One of the most powerful aspects of SQL is the ability to include only relevant data in your query results. In this lesson, you'll learn some additional techniques for limiting the results of your SQL queries using the `WHERE` clause as well as the `ORDER BY` clause combined with the `LIMIT` clause.

## Objectives
You will be able to:
- Write SQL queries to filter and order results
- Order the results of your queries by using `ORDER BY` (`ASC` & `DESC`)
- Limit the number of records returned by a query using `LIMIT`
- Filter results using `BETWEEN` and `IS NULL`

## The Data



For this lesson we'll be using a database called `pets_database.db` containing a table called `cats`.

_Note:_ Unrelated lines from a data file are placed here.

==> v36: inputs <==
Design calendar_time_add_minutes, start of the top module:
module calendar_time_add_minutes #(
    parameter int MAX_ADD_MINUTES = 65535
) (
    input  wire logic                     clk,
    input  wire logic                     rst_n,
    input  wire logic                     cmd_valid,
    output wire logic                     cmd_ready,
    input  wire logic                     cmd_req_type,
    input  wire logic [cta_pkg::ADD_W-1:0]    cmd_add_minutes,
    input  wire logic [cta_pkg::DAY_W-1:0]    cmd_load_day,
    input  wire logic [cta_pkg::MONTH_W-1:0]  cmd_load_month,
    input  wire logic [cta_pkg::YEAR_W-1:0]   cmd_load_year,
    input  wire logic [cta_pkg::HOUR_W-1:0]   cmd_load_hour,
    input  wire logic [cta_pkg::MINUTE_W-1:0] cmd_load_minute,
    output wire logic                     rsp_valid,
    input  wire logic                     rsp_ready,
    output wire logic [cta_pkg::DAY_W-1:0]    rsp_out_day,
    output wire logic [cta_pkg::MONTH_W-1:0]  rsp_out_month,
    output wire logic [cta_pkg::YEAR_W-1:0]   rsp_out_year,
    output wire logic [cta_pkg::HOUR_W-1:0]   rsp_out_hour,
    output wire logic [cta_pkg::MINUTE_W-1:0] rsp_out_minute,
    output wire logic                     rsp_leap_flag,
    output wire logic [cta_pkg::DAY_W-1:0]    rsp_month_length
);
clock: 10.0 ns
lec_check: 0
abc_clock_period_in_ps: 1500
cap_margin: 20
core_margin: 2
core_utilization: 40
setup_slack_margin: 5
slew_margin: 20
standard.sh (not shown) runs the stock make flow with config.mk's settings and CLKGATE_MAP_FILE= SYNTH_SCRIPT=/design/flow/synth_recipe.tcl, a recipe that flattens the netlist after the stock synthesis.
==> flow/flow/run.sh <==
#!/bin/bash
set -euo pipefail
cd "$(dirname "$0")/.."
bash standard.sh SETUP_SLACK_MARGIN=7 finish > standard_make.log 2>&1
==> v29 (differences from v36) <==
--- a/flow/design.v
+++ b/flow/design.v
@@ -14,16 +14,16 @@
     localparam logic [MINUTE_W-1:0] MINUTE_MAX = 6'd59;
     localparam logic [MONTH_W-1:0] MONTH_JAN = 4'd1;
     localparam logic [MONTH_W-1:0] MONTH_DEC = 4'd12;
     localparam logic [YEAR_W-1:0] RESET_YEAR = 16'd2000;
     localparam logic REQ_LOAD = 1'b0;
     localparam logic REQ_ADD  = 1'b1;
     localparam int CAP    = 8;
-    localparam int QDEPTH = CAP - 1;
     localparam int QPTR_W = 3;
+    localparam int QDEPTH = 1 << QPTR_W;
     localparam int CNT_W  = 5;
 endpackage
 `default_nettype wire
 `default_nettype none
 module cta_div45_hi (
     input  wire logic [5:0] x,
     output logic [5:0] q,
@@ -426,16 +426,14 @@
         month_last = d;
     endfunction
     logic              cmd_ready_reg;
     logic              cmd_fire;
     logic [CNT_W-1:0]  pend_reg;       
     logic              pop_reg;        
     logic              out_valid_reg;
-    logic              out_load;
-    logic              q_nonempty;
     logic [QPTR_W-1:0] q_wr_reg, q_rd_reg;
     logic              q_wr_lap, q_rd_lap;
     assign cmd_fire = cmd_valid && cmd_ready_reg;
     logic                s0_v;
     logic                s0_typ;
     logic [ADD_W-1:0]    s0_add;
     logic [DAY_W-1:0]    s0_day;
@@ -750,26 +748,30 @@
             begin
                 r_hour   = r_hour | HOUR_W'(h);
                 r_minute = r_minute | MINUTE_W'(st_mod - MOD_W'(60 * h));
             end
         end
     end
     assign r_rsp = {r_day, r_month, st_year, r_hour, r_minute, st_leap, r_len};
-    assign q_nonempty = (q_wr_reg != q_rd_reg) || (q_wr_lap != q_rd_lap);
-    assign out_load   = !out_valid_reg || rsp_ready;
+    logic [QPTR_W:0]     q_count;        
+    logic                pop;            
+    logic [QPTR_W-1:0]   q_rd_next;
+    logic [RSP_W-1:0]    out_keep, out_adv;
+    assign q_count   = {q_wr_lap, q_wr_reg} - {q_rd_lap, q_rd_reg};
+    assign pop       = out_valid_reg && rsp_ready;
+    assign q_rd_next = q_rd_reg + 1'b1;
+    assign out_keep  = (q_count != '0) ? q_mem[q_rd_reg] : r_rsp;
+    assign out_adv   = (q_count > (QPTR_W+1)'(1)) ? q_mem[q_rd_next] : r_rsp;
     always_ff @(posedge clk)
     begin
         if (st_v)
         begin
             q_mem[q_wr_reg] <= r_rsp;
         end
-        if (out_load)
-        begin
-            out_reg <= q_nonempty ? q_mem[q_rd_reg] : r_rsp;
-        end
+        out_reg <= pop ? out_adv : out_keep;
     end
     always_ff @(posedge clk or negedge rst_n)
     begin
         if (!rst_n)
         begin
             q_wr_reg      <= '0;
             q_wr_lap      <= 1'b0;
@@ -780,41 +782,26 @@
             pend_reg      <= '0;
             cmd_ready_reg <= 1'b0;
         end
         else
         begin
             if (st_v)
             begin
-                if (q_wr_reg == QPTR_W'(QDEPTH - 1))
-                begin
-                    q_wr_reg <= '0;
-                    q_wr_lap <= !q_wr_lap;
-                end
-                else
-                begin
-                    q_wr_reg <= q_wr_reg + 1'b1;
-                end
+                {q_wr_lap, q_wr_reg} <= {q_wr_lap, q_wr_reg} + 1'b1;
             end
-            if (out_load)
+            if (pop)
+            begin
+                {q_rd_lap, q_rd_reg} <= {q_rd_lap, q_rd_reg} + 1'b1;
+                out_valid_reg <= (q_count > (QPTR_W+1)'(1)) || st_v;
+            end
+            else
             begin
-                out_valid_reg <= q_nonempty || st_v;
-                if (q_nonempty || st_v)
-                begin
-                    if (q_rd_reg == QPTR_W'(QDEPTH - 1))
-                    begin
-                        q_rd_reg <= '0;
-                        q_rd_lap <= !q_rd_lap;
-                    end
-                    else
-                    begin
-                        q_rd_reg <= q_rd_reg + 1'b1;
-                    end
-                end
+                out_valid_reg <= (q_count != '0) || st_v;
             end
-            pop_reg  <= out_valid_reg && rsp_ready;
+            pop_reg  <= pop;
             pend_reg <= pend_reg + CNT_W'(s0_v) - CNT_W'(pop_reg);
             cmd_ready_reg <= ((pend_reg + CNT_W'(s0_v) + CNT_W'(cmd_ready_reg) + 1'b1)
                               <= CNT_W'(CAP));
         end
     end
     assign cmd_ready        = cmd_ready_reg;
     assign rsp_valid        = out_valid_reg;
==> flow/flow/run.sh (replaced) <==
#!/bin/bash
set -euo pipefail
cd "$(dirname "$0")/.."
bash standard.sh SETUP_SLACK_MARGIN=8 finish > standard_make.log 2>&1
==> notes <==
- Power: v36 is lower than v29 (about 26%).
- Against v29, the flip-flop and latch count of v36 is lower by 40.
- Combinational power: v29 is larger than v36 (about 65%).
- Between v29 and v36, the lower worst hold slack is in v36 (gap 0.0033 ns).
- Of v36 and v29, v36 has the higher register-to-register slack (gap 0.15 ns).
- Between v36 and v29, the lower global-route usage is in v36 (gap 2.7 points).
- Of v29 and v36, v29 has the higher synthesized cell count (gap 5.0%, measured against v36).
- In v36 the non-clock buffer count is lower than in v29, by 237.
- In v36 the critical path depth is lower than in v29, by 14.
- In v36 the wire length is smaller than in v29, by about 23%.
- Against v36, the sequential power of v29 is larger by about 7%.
What follows belongs to an exercise in optimizing a design on an open flow for small area, a short achievable clock period and few clock cycles per item; a production flow would make more cautious choices. Power and IR drop assume default switching activity.

ember:
Design fixed_step_accumulator, start of the top module:
module fixed_step_accumulator (
   input  logic                                 clock,
   input  logic                                 reset,
   input  logic                                 req_valid,
   output logic                                 req_ready,
   input  logic                                 req_operation,
   input  logic signed [fsa_pkg::ELAPSED_WIDTH-1:0] req_elapsed,
   output logic                                 rsp_valid,
   input  logic                                 rsp_ready,
   output logic [fsa_pkg::STEP_LIM_WIDTH-1:0]   rsp_step_count,
   output logic                                 rsp_dropped,
   output logic [fsa_pkg::BLEND_WIDTH-1:0]      rsp_blend_fraction,
   output logic [fsa_pkg::COUNT_WIDTH-1:0]      rsp_drop_count,
   output logic [fsa_pkg::DROP_TIME_WIDTH-1:0]  rsp_dropped_time,
   output logic [fsa_pkg::COUNT_WIDTH-1:0]      rsp_total_steps,
   input  logic                                 csr_valid,
   output logic                                 csr_ready,
   input  logic [fsa_pkg::CSR_INDEX_WIDTH-1:0]  csr_index,
   input  logic [fsa_pkg::CSR_DATA_WIDTH-1:0]   csr_data
);
==> flow/config.mk <==
export PLATFORM = sky130hd
export DESIGN_NAME = fixed_step_accumulator
export DESIGN_NICKNAME = fixed_step_accumulator
export VERILOG_FILES = /design/flow/design.v
export SDC_FILE = /design/flow/constraint.sdc
export NUM_CORES = 4
export LEC_CHECK = 0
export CAP_MARGIN = 20
export CORE_MARGIN = 2
export CORE_UTILIZATION = 40
export SLEW_MARGIN = 20
==> flow/constraint.sdc <==
create_clock -name core_clock -period 10.0 [get_ports {clock}]
set_input_delay 2.0000 -clock core_clock [delete_from_list [all_inputs] [get_ports {clock}]]
set_output_delay 2.0000 -clock core_clock [all_outputs]
set_load 0.01 [all_outputs]
standard.sh (not shown) runs the stock make flow with config.mk's settings and CLKGATE_MAP_FILE= SYNTH_SCRIPT=/design/flow/synth_recipe.tcl, a recipe that flattens the netlist after the stock synthesis.
==> flow/flow/run.sh <==
#!/bin/bash
set -euo pipefail
bash standard.sh SETUP_SLACK_MARGIN=6 finish > standard_make.log 2>&1
Setup changes, ember to cedar
--- a/flow/design.v
+++ b/flow/design.v
@@ -88,23 +88,20 @@
    localparam logic [2:0] ST_DROP = 3'd4;
    logic [STEP_LEN_WIDTH-1:0] step_ff;
    logic [STEP_LIM_WIDTH-1:0] limit_ff;
    logic [25:0]               step3_ff;      
    logic [STEP_LEN_WIDTH-1:0] csr_len;
    logic [STEP_LIM_WIDTH-1:0] csr_lim;
    logic [REM_WIDTH-1:0]       rem_ff;
    logic [DROP_TIME_WIDTH-1:0] disc_ff;
    logic [COUNT_WIDTH-1:0]     drops_ff;
    logic [COUNT_WIDTH-1:0]     total_ff;
-   logic        buf_ff;
-   logic        bop_ff;
-   logic [30:0] bel_ff;
    logic [2:0]    st_ff;
    logic [CW-1:0] cnt_ff;
    logic          first_ff;
    logic [31:0]   rw_ff;       
    logic [QW-1:0] qs_ff;       
    logic          tight_ff;
    logic          int_ff;      
    logic          dc_ff;       
    logic                      rsp_valid_ff;
    logic [STEP_LIM_WIDTH-1:0] out_steps_ff;
@@ -189,42 +186,44 @@
       end
    end
    logic [QW-1:0] qs_nx;
    logic [15:0]   bl_nx;
    assign qs_nx = {qs_ff[QW-1-BPC:0], digs};
    assign bl_nx = {out_blend_ff[15-BPC:0], digs};
    logic adv;
    logic fin;
    logic emit;
    logic start;
+   logic req_clear;
    logic drop;
    logic dchk;
    logic int_last;
    logic frac_last;
    logic drop_last;
    assign adv       = !(rsp_valid_ff && !rsp_ready);
    assign int_last  = (st_ff == ST_INT) && (cnt_ff == '0);
    assign frac_last = (st_ff == ST_FRAC) && (cnt_ff == '0);
    assign drop_last = (st_ff == ST_DROP) && (cnt_ff == '0);
    assign dchk      = (st_ff == ST_FRAC) && first_ff;
    logic [31:0] dcmp_s;
    logic        rw_ge_s;
    fsa_bk_add #(.N(32)) u_dcmp (
       .a(rw_ff), .b(~{7'd0, step_ff}), .cin(1'b1), .s(dcmp_s), .cout(rw_ge_s)
    );
    assign drop      = tight_ff && rw_ge_s;
    assign fin       = (st_ff == ST_CLR) || frac_last || drop_last;
    assign emit      = fin && adv;
-   assign start     = buf_ff && ((st_ff == ST_IDLE) || emit);
-   assign req_ready = !buf_ff;
+   assign req_ready = (st_ff == ST_IDLE) || (fin && !rsp_valid_ff);
+   assign start     = req_valid && req_ready;
+   assign req_clear    = req_operation;
    logic [31:0] a_sum;
-   assign a_sum = 32'(rem_ff) + 32'(bel_ff);
+   assign a_sum = 32'(rem_ff) + (req_elapsed[31] ? 32'd0 : {1'b0, req_elapsed[30:0]});
    logic [31:0]   rw_ld;
    logic [QW-1:0] qs_ld;
    always_comb begin
       rw_ld  = a_sum;
       qs_ld  = '0;
       for (int c = 1; c <= NIC; c++) begin
          if (nbc == 3'(c)) begin
             rw_ld  = a_sum >> (c * BPC);
             qs_ld  = QW'(a_sum) << (QW - c * BPC);
          end
@@ -244,50 +243,39 @@
       end
    end
    logic [25:0] step3;
    logic        step3_co;
    fsa_bk_add #(.N(26)) u_step3 (
       .a({1'b0, step_ff}), .b({step_ff, 1'b0}), .cin(1'b0), .s(step3), .cout(step3_co)
    );
    always_ff @(posedge clock) begin
       step3_ff <= step3;
    end
-   always_ff @(posedge clock) begin
-      if (reset) begin
-         buf_ff <= 1'b0;
-      end else if (req_valid && !buf_ff) begin
-         buf_ff <= 1'b1;
-         bop_ff <= req_operation;
-         bel_ff <= req_elapsed[31] ? 31'd0 : req_elapsed[30:0];
-      end else if (start) begin
-         buf_ff <= 1'b0;
-      end
-   end
    logic [16:0] dpart;
    logic [15:0] lpart;
    assign lpart = dchk ? rw_ff[15:0] : (cnt_ff == CW'(1)) ? rw_ff[31:16] : 16'd0;
    fsa_bk_add #(.N(16)) u_dpart (
       .a(disc_ff[15:0]), .b(lpart), .cin(dc_ff && !dchk),
       .s(dpart[15:0]), .cout(dpart[16])
    );
    logic [COUNT_WIDTH-1:0] tsum;
    logic                   tsum_co;
    fsa_bk_add #(.N(COUNT_WIDTH)) u_tsum (
       .a(total_ff), .b({24'd0, out_steps_ff}), .cin(1'b0), .s(tsum), .cout(tsum_co)
    );
    always_ff @(posedge clock) begin
       if (reset) begin
          st_ff  <= ST_IDLE;
          int_ff <= 1'b0;
       end else if (start) begin
-         st_ff    <= bop_ff ? ST_CLR : ST_INT;
-         int_ff   <= !bop_ff;
+         st_ff    <= req_clear ? ST_CLR : ST_INT;
+         int_ff   <= !req_clear;
          cnt_ff   <= CW'(nbc - 3'd1);
          rw_ff    <= rw_ld;
          qs_ff    <= qs_ld;
          tight_ff <= 1'b1;
       end else if (adv) begin
          unique case (st_ff)
             ST_INT: begin
                rw_ff    <= r_s[J];
                qs_ff    <= qs_nx;
                tight_ff <= t_s[J];
@@ -331,21 +319,21 @@
       end
    end
    always_ff @(posedge clock) begin
       if (reset) begin
          rem_ff       <= '0;
          disc_ff      <= '0;
          drops_ff     <= '0;
          total_ff     <= '0;
          rsp_valid_ff <= 1'b0;
       end else begin
-         if (start && bop_ff) begin
+         if (start && req_clear) begin
             rem_ff <= '0;
          end
          if (adv && int_last) begin
             out_steps_ff <= 8'(qs_nx);
          end
          if (adv && (st_ff == ST_FRAC)) begin
             out_blend_ff <= bl_nx;
          end
          if (adv && dchk) begin
             rem_ff <= drop ? '0 : rw_ff[REM_WIDTH-1:0];
Results
Minimum clock period in cedar vs ember: up 0.37 ns
| count of standard-cell rows | lower: cedar |
[compare] base=ember new=cedar: count of cells along the worst register-to-register path fell by 6, post-cts gate resize count rose by about 220%, power per standard cell area fell by about 12%.
Looking at type of the setup path with the least slack, the reg -> reg result is from ember; the in -> reg one comes from cedar.
No functional check of the RTL was part of any run of this note.

-- re-timing with driven ports --
The results above use ideal ports. As a check the final layouts listed here were re-extracted and re-timed, cells and wires unchanged. Step 1 (the two cells are an assumption about what drives the block):
set clk [get_ports {clock}]
set_driving_cell -lib_cell sky130_fd_sc_hd__clkbuf_16 $clk
set_driving_cell -lib_cell sky130_fd_sc_hd__buf_2 [delete_from_list [all_inputs] $clk]
Step 2, shift: input delay + t, output delay - t, t = (earliest + latest rising clock arrival at the registers) / 2. This alone moves slack from input paths to output paths. a / b / c = no drivers / after step 1 / after step 2; a / b = the first two.
| run | t, ns | setup slack, ns | worst setup path after step 2 | clock arrival spread, ns | slew at the worst register clock pin (ns) |
|---|---|---|---|---|---|
| ember | 0.610 | 5.938 / 5.938 / 5.569 | input to register | 0.021 / 0.022 | 0.07 / 0.07 |
| cedar | 0.612 | 5.571 / 5.580 / 4.968 | input to register | 0.026 / 0.026 | 0.06 / 0.06 |
After both steps setup and hold are still met in every run listed. For cedar, which loses most, drivers alone change the setup slack by +0.009 ns; drivers and shift together by -0.603 ns.
What follows belongs to an exercise in optimizing a design on an open flow for small area, a short achievable clock period and few clock cycles per item; a production flow would make more cautious choices.
In this exercise RTL edits were held to simulation tests only and were not proved equivalent to the original.
Power figures rest on the tool's default switching activity, not on a simulated workload.

== epsilon ==
Design conv_top, start of the top module:
module conv_top (
	input  logic        clk,
	input  logic        rst_n,
	input  logic        wb_cyc_i,
	input  logic        wb_stb_i,
	input  logic        wb_we_i,
	input  logic [5:0]  wb_adr_i,
	input  logic [31:0] wb_dat_i,
	output logic [31:0] wb_dat_o,
	output logic        wb_ack_o
);
==> flow/config.mk <==
export PLATFORM = sky130hd
export DESIGN_NAME = conv_top
export DESIGN_NICKNAME = conv_top
export VERILOG_FILES = /design/flow/design.v
export SDC_FILE = /design/flow/constraint.sdc
export NUM_CORES = 8
export LEC_CHECK = 0
export CAP_MARGIN = 20
export CORE_MARGIN = 2
export CORE_UTILIZATION = 65
export CTS_BUF_LIST = sky130_fd_sc_hd__clkbuf_8
export CTS_CLUSTER_DIAMETER = 50
export CTS_CLUSTER_SIZE = 18
export SETUP_SLACK_MARGIN = 5
export SLEW_MARGIN = 20
==> flow/constraint.sdc <==
create_clock -name core_clock -period 11.0 [get_ports {clk}]
set_input_delay 2.2000 -clock core_clock [delete_from_list [all_inputs] [get_ports {clk}]]
set_output_delay 2.2000 -clock core_clock [all_outputs]
set_load 0.01 [all_outputs]
standard.sh (not shown) runs the stock make flow with config.mk's settings and CLKGATE_MAP_FILE= SYNTH_SCRIPT=/design/flow/synth_recipe.tcl, a recipe that flattens the netlist after the stock synthesis.
==> flow/flow/run.sh <==
#!/bin/bash
# The standard layout (standard.sh) with two changes:
#  - after the standard synthesis, flow/fa_polarity.py re-polarises the full adders
#    of the synthesized netlist to drop the inverters between them (same function,
#    same registers, same cells otherwise);
#  - the port buffers that ORFS puts on every input and output are BUF cells of
#    drive 4 instead of ORFS's default pick.
# MARGIN is ORFS's SETUP_SLACK_MARGIN (how far below the clock period the setup
# repair aims); the clock period and constraints are the standard flow's.
set -euo pipefail
MARGIN=5.5
PORTBUF=sky130_fd_sc_hd__buf_4
sed -e "s/SETUP_SLACK_MARGIN=[0-9.]*/SETUP_SLACK_MARGIN=$MARGIN/" \
    -e "s/ \"\${@:-finish}\"/ BUFFER_PORTS_ARGS=\"-buffer_cell $PORTBUF\" \"\${@:-finish}\"/" \
    standard.sh > standard_mod.sh
grep -q "SETUP_SLACK_MARGIN=$MARGIN" standard_mod.sh
grep -q "BUFFER_PORTS_ARGS" standard_mod.sh
R=$(pwd)/orfs/results/sky130hd/conv_top/base
bash standard_mod.sh synth > synth.log 2>&1
cp "$R/1_2_yosys.v" yosys_standard.v
python3 flow/fa_polarity.py yosys_standard.v "$R/1_2_yosys.v" > fa_polarity.log 2>&1
touch "$R/1_2_yosys.v"
bash standard_mod.sh do-1_synth > synth_odb.log 2>&1
bash standard_mod.sh > layout.log 2>&1
Other scripts of this flow, unchanged in this note and not shown: flow/flow/fa_polarity.py
The final layout from epsilon, which completed every stage, passed the timing, DRC and antenna checks at the end of the flow.
Testbench counts of epsilon, summed over its fixed seeds: cycles 11,761, jobs 512.
Relative to epsilon, the following input files were edited for beta:
-- flow/flow/run.sh --
<<< epsilon, line 9
# repair aims); the clock period and constraints are the standard flow's.
set -euo pipefail
MARGIN=5.5
PORTBUF=sky130_fd_sc_hd__buf_4
sed -e "s/SETUP_SLACK_MARGIN=[0-9.]*/SETUP_SLACK_MARGIN=$MARGIN/" \
>>> beta, line 9
# repair aims); the clock period and constraints are the standard flow's.
set -euo pipefail
MARGIN=5.75
PORTBUF=sky130_fd_sc_hd__buf_4
sed -e "s/SETUP_SLACK_MARGIN=[0-9.]*/SETUP_SLACK_MARGIN=$MARGIN/" \
- The run showing the smaller routing usage on met1 is epsilon.
- Taking epsilon as the reference point, the post-detailed-route wirelength per cell of beta rises by about 0.7%.
- In beta, the post-cts sizing count came out 150% above the value in epsilon.


the reference run:
Another version of the RTL of conv_top (not shown whole).
Size: ~6,600 cells after synthesis, roughly 76 I/O pins, ~0.063 mm2 of cells after synthesis.
==> flow/config.mk <==
export PLATFORM = sky130hd
export DESIGN_NAME = conv_top
export DESIGN_NICKNAME = conv_top
export VERILOG_FILES = /design/flow/design.v
export SDC_FILE = /design/flow/constraint.sdc
export NUM_CORES = 8
export LEC_CHECK = 0
export ABC_AREA = 1
export CAP_MARGIN = 20
export CORE_MARGIN = 2
export CORE_UTILIZATION = 65
export CTS_BUF_LIST = sky130_fd_sc_hd__clkbuf_8
export CTS_CLUSTER_DIAMETER = 50
export CTS_CLUSTER_SIZE = 18
export SETUP_SLACK_MARGIN = 5
export SLEW_MARGIN = 20
==> flow/constraint.sdc <==
create_clock -name core_clock -period 11.0 [get_ports {clk}]
set_input_delay 2.2000 -clock core_clock [delete_from_list [all_inputs] [get_ports {clk}]]
set_output_delay 2.2000 -clock core_clock [all_outputs]
set_load 0.01 [all_outputs]
==> flow/flow/run.sh <==
#!/bin/bash
# The standard layout (standard.sh) with two changes:
#  - after the standard synthesis, flow/fa_polarity.py re-polarises the full adders
#    of the synthesized netlist to drop the inverters between them (same function,
#    same registers, same cells otherwise);
#  - the port buffers that ORFS puts on every input and output are BUF cells of
#    drive 4 instead of ORFS's default pick.
# MARGIN is ORFS's SETUP_SLACK_MARGIN (how far below the clock period the setup
# repair aims); the clock period and constraints are the standard flow's.
set -euo pipefail
MARGIN=5.5
PORTBUF=sky130_fd_sc_hd__buf_4
sed -e "s/SETUP_SLACK_MARGIN=[0-9.]*/SETUP_SLACK_MARGIN=$MARGIN/" \
    -e "s/ \"\${@:-finish}\"/ BUFFER_PORTS_ARGS=\"-buffer_cell $PORTBUF\" \"\${@:-finish}\"/" \
    standard.sh > standard_mod.sh
grep -q "SETUP_SLACK_MARGIN=$MARGIN" standard_mod.sh
grep -q "BUFFER_PORTS_ARGS" standard_mod.sh
R=$(pwd)/orfs/results/sky130hd/conv_top/base
bash standard_mod.sh synth > synth.log 2>&1
cp "$R/1_2_yosys.v" yosys_standard.v
python3 flow/fa_polarity.py yosys_standard.v "$R/1_2_yosys.v" > fa_polarity.log 2>&1
touch "$R/1_2_yosys.v"
bash standard_mod.sh do-1_synth > synth_odb.log 2>&1
bash standard_mod.sh > layout.log 2>&1
Other scripts of this flow, unchanged in this note and not shown: flow/flow/fa_polarity.py
The reference run ran to completion and came out clean on the timing, DRC and antenna checks.
Testbench counts of the reference run, summed over its fixed seeds: cycles 11,761, jobs 512.
What the trial run does differently from the reference run at the input level:
--- a/flow/flow/run.sh
+++ b/flow/flow/run.sh
@@ -9,5 +9,5 @@
 # repair aims); the clock period and constraints are the standard flow's.
 set -euo pipefail
-MARGIN=5.5
+MARGIN=5
 PORTBUF=sky130_fd_sc_hd__buf_4
 sed -e "s/SETUP_SLACK_MARGIN=[0-9.]*/SETUP_SLACK_MARGIN=$MARGIN/" \
--- a/flow/config.mk
+++ b/flow/config.mk
@@ -6,5 +6,4 @@
 export NUM_CORES = 8
 export LEC_CHECK = 0
-export ABC_AREA = 1
 export CAP_MARGIN = 20
 export CORE_MARGIN = 2
Findings:
The trial run completed; timing, DRC and antenna clean. Looking at the reports, the reference run completed the entire flow and the layout it produced met the timing, DRC and antenna checks. The lower post-route fraction of the period consumed by the critical path came out of the reference run. Diff the reference run -> the trial run: final worst-path setup slack lost 0.44 ns, smallest hold slack held.


conv_top, a different RTL version from the one above (not shown whole).
For scale: ~76 I/O pins, ~59,000 um2 of cells after synthesis.
==> flow/config.mk <==
export PLATFORM = sky130hd
export DESIGN_NAME = conv_top
export DESIGN_NICKNAME = conv_top
export VERILOG_FILES = /design/flow/design.v
export SDC_FILE = /design/flow/constraint.sdc
export NUM_CORES = 8
export LEC_CHECK = 0
export CAP_MARGIN = 20
export CORE_MARGIN = 2
export CORE_UTILIZATION = 65
export CTS_BUF_LIST = sky130_fd_sc_hd__clkbuf_4
export CTS_CLUSTER_DIAMETER = 40
export CTS_CLUSTER_SIZE = 10
export SETUP_SLACK_MARGIN = 5
export SLEW_MARGIN = 20
==> flow/constraint.sdc <==
create_clock -name core_clock -period 11.0 [get_ports {clk}]
set_input_delay 2.2000 -clock core_clock [delete_from_list [all_inputs] [get_ports {clk}]]
set_output_delay 2.2000 -clock core_clock [all_outputs]
set_load 0.01 [all_outputs]
==> flow/flow/run.sh <==
#!/bin/bash
# The standard layout (standard.sh) with two changes:
#  - after the standard synthesis, flow/fa_polarity.py re-polarises the full adders
#    of the synthesized netlist to drop the inverters between them (same function,
#    same registers, same cells otherwise);
#  - the port buffers that ORFS puts on every input and output are BUF cells of
#    drive 4 instead of ORFS's default pick.
# MARGIN is ORFS's SETUP_SLACK_MARGIN (how far below the clock period the setup
# repair aims); the clock period and constraints are the standard flow's.
set -euo pipefail
MARGIN=5
PORTBUF=sky130_fd_sc_hd__buf_4
sed -e "s/SETUP_SLACK_MARGIN=[0-9.]*/SETUP_SLACK_MARGIN=$MARGIN/" \
    -e "s/ \"\${@:-finish}\"/ BUFFER_PORTS_ARGS=\"-buffer_cell $PORTBUF\" \"\${@:-finish}\"/" \
    standard.sh > standard_mod.sh
grep -q "SETUP_SLACK_MARGIN=$MARGIN" standard_mod.sh
grep -q "BUFFER_PORTS_ARGS" standard_mod.sh
R=$(pwd)/orfs/results/sky130hd/conv_top/base
bash standard_mod.sh synth > synth.log 2>&1
cp "$R/1_2_yosys.v" yosys_standard.v
python3 flow/fa_polarity.py yosys_standard.v "$R/1_2_yosys.v" > fa_polarity.log 2>&1
touch "$R/1_2_yosys.v"
bash standard_mod.sh do-1_synth > synth_odb.log 2>&1
bash standard_mod.sh > layout.log 2>&1
Other scripts of this flow, unchanged in this note and not shown: flow/flow/fa_polarity.py
The starting point passed the timing, DRC and antenna checks.
Testbench counts at the start, summed over its fixed seeds: cycles 11,761, jobs 512.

The `cats` table is populated with the following data:

|id  |name     |age    |breed              |owner_id|
|----|---------|-------|-------------------|-----------|
|1   |Maru     |3.0    |Scottish Fold      |1.0        |
|2   |Hana     |1.0    |Tabby              |1.0        |
|3   |Lil' Bub |5.0    |American Shorthair |NaN        |
|4   |Moe      |10.0   |Tabby              |NaN        |
|5   |Patches  |2.0    |Calico             |NaN        |
|6   |None     |NaN    |Tabby              |NaN        |

### Creating our Database

In the cell below, we connect to the database and select all of the records:

> In the cell below, type the code to import the necessary package, then create a connection to the database, and finally create a cursor object.

<details>
    <summary style="cursor: pointer; display: inline">
        <b><u>Click to Reveal Code</u></b>
    </summary>
    <pre><code language="python">python
import pandas as pd
import sqlite3 
conn = sqlite3.connect('pets_database.db')
cur = conn.cursor()
    </code></pre>
</details>

In [1]:
# replace this comment with the code to import sqlite3
# replace this comment with the code to create the database connection
# replace this comment with the code to create the cursor object

**Let's check out our `cats` table with a SQL query:**

**Note:** the method `.fetchall()` returns a `list` where each record is represented as a `tuple`, which you can think of as a `list`-like object. If you would like to retrieve an element from a `tuple`, you simply access it by index -- similar to how you access the elements of a normal Python list. (i.e. `example_tuple[0]` - returns element at index `0`)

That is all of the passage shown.